Mas, por que o Espírito Santo só nos vem quando da ausência de Jesus? É interessante notar que, segundo os relatos de São Lucas – o seu Evangelho e os Atos dos Apóstolos –, a descida do Espírito Santo só acontece quando da Ascensão: daí a Igreja, na cronologia de seu calendário litúrgico, fazer justiça ao nome ‘Pentecostes’ (do grego: cinquenta dias), dez dias após a Ascensão do Senhor. Entretanto, teologicamente, São João porá o envio do Espírito Santo no momento em que o Senhor se afasta da humanidade, na ‘ascensão’ à cruz, quando o Evangelista dirá, enfaticamente: “Havendo Jesus tomado do vinagre, disse: Tudo está consumado. Inclinou a cabeça e entregou o espírito” (Jo 19,30). Entregar no sentido de soprar, remetendo-nos, inclusive, à nova criação. Ou mesmo a sutil ponte que existe entre essa passagem e o que fez e disse Jesus na manhã de Páscoa aos Apóstolos: “[…] soprou sobre eles dizendo-lhes: Recebei o Espírito Santo” (Jo 20,22). E São Cirilo: “O tempo mais oportuno para o envio do Espírito Santo e sua descida sobre nós foi o que se seguiu à ascensão de Cristo nosso Salvador. De fato, enquanto Cristo vivia visivelmente entre os seus fiéis, ele mesmo, segundo julgo, dispensava-lhes todos os bens. Mas quando chegou o momento estabelecido para subir ao Pai celeste, era necessário que ele continuasse presente no meio de seus fiéis por meio do Espírito e habitasse pela fé em nossos corações, a fim de que pudéssemos clamar com toda confiança: ‘Aba – ó Pai!’ (Rm 8,15)”.
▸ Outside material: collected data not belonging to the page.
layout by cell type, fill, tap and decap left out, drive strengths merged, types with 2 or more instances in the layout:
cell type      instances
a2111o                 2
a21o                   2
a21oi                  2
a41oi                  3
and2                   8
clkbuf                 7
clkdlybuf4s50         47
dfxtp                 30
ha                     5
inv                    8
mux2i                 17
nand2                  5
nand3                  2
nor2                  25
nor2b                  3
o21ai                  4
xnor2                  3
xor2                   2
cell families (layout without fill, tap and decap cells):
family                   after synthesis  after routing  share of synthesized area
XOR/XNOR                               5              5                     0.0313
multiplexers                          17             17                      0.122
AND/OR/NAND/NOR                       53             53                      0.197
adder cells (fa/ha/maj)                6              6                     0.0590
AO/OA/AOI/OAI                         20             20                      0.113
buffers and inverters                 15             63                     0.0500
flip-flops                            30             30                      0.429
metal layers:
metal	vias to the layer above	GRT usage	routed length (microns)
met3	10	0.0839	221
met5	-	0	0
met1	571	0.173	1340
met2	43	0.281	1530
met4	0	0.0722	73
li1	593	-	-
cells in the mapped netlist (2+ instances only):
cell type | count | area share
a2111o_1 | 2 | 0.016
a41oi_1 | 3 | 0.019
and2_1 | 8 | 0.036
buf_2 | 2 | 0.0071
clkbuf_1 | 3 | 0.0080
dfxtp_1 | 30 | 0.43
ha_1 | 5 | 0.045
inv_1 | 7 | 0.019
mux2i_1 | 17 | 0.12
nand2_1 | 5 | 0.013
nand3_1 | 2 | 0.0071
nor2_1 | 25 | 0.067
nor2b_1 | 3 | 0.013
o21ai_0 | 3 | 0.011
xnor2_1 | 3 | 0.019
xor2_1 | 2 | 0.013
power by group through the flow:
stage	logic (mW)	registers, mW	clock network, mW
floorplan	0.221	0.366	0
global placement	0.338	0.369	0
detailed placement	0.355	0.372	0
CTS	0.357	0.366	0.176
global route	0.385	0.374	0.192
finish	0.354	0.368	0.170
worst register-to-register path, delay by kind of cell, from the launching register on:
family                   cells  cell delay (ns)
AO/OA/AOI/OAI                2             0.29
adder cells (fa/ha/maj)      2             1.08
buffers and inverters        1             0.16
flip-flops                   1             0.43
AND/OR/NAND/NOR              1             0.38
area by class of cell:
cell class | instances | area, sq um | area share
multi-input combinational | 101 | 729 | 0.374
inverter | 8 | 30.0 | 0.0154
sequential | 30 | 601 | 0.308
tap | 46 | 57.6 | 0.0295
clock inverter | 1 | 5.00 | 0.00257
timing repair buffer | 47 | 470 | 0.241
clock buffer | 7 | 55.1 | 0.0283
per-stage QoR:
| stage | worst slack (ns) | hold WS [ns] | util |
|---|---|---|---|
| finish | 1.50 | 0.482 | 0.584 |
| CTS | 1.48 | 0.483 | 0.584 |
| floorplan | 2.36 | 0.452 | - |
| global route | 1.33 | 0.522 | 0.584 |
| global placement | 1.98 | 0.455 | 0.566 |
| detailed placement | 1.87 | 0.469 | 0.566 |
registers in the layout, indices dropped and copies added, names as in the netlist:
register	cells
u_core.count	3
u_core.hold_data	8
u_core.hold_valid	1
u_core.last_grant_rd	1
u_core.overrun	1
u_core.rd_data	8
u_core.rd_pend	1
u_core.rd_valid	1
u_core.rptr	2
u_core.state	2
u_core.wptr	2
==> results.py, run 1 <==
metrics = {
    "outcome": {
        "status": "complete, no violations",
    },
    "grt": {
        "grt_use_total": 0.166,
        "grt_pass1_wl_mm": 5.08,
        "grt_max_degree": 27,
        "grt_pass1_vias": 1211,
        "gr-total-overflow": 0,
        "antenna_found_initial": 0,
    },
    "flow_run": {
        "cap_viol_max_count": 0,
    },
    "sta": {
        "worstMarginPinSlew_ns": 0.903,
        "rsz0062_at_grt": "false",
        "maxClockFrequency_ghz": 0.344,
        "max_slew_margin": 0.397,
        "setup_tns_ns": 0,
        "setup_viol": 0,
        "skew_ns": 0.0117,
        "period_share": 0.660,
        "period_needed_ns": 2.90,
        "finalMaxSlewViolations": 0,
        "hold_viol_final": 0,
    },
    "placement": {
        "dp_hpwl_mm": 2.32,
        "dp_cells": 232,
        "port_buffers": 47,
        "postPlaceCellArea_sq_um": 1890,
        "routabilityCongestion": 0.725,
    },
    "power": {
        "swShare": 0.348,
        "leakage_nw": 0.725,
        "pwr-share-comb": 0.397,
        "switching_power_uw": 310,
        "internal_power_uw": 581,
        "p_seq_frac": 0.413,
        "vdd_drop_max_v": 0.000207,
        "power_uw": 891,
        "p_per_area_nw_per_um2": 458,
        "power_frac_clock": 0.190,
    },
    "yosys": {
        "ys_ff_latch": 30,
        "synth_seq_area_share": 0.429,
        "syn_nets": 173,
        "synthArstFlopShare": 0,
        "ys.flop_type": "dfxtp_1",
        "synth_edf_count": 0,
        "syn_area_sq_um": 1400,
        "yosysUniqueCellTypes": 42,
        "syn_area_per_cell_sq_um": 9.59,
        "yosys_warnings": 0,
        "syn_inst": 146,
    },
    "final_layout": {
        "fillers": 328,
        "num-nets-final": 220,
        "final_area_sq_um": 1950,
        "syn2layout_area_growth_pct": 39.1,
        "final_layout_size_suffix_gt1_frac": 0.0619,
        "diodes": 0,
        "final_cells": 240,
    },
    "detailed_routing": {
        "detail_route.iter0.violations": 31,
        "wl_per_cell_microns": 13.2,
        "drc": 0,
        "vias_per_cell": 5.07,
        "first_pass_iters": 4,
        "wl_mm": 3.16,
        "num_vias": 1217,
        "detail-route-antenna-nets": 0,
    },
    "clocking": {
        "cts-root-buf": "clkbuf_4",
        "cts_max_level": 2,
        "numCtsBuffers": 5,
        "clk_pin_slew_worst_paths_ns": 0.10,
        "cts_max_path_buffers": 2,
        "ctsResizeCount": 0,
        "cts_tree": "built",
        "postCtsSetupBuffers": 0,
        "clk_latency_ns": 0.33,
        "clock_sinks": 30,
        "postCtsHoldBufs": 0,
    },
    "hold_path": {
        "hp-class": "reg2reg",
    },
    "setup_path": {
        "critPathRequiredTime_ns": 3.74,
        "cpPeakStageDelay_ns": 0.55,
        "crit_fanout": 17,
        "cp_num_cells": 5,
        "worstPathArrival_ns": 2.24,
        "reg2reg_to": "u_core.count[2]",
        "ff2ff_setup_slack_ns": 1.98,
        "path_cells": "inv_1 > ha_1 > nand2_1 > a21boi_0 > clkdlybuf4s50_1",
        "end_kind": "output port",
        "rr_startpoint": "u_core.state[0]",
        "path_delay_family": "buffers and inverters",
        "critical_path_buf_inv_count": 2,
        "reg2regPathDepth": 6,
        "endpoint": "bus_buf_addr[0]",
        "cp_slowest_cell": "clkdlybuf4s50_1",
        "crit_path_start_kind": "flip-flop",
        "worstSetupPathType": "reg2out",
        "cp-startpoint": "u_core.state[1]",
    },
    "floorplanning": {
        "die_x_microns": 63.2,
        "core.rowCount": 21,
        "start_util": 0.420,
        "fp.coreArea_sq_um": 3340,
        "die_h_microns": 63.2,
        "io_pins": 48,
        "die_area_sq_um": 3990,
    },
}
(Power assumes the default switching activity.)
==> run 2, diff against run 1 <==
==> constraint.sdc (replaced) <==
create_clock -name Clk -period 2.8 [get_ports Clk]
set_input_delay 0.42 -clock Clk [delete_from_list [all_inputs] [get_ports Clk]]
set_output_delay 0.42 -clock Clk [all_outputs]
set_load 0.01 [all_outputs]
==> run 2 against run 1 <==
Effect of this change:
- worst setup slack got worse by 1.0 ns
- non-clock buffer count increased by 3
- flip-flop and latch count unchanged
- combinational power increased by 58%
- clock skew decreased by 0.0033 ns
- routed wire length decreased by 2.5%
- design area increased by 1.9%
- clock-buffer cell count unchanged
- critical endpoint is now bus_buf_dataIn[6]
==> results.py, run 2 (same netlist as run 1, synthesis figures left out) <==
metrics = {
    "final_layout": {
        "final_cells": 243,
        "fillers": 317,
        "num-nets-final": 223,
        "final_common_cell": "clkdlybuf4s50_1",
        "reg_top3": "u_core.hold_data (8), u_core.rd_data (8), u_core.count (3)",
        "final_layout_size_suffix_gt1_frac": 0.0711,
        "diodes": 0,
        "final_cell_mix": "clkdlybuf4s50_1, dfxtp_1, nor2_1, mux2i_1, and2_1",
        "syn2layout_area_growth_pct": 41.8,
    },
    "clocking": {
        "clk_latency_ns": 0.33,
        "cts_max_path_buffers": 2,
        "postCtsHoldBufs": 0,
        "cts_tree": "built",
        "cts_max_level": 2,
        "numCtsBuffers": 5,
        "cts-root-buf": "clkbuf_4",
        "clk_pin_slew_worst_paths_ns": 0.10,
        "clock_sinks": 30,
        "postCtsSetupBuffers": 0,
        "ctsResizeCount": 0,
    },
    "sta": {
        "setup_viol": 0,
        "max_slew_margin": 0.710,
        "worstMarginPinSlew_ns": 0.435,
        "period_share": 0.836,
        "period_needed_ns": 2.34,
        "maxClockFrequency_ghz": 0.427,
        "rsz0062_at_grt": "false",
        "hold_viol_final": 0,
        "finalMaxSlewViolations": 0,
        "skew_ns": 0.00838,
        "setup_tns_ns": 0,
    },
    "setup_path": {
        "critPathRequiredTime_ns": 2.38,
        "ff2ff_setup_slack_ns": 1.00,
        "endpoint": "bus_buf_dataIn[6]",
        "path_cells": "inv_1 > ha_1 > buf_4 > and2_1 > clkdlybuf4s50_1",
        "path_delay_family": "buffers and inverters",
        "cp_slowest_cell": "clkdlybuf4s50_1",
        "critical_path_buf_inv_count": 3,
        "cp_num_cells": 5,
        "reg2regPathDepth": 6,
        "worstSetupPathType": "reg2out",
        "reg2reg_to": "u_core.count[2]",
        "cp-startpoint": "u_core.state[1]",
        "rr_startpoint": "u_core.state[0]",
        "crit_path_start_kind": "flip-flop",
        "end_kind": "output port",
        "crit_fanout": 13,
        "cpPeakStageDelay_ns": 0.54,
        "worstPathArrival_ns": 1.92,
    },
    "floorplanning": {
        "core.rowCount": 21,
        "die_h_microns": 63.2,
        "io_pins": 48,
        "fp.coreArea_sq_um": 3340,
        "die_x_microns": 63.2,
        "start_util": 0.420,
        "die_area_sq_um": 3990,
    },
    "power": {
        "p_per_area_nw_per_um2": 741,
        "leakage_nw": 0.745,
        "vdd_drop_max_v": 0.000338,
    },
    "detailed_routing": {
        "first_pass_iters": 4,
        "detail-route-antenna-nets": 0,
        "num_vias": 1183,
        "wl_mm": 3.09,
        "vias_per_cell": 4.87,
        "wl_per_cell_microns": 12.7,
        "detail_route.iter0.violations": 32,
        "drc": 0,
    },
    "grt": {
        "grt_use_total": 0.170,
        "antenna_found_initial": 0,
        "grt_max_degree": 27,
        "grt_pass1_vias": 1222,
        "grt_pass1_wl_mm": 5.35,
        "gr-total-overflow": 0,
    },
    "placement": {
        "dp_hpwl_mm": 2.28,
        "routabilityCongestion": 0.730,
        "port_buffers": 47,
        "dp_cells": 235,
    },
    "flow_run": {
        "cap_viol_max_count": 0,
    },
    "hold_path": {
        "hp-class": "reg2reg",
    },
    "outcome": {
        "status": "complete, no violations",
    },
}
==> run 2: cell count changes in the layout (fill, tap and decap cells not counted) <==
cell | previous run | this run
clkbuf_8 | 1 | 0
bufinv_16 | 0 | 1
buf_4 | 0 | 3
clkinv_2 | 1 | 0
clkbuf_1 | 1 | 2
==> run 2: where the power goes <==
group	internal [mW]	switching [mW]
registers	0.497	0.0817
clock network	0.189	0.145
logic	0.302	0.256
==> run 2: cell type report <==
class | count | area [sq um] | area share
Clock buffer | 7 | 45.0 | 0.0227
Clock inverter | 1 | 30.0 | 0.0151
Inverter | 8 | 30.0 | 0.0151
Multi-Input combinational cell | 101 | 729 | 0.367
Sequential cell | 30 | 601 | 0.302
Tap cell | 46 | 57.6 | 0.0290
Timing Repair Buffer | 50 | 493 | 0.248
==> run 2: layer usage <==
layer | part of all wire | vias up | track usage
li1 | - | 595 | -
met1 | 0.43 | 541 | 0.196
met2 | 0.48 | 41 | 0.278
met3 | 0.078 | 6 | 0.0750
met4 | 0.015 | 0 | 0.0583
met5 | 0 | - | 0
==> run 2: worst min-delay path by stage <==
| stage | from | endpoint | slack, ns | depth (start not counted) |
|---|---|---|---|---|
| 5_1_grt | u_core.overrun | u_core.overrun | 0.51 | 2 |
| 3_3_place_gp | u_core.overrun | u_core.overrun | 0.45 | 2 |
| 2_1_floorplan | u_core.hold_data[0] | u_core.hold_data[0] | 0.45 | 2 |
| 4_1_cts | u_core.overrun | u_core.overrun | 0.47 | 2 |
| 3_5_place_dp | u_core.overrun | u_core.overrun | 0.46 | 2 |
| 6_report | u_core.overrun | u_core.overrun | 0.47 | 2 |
O Espírito Santo, presença do Pai e do Filho em nossos corações, também é força de Deus para nós; é ânimo. Daí, em hebraico ser denominado ruah, sopro, vento, que, suave e simultaneamente impetuoso, tudo cria, renova, transforma, converte ‘em’ e ‘para’ Deus (cf. Jo 20,22-23). “Vês como o Espírito transforma noutra imagem aqueles em quem habita? Facilmente ele os faz passar do amor das coisas terrenas à esperança das realidades celestes, e do temor e da indecisão à firme e generosa fortaleza de alma. Foi o que sucedeu com os discípulos: animados e fortalecidos pelo espírito, nunca mais se deixaram intimidar pelos seus perseguidores, permanecendo inseparavelmente unidos e fiéis ao amor de Cristo”, ensina-nos o Santo Bispo de Jerusalém.
Que a familiaridade com o Espírito Santo, nutrida desde o nosso Batismo (intensificada com a Crisma), nos faça acolher, em profundidade, os Seus dons derramados constantemente na Santa Igreja, e, a partir dela, em nossas almas. Amém!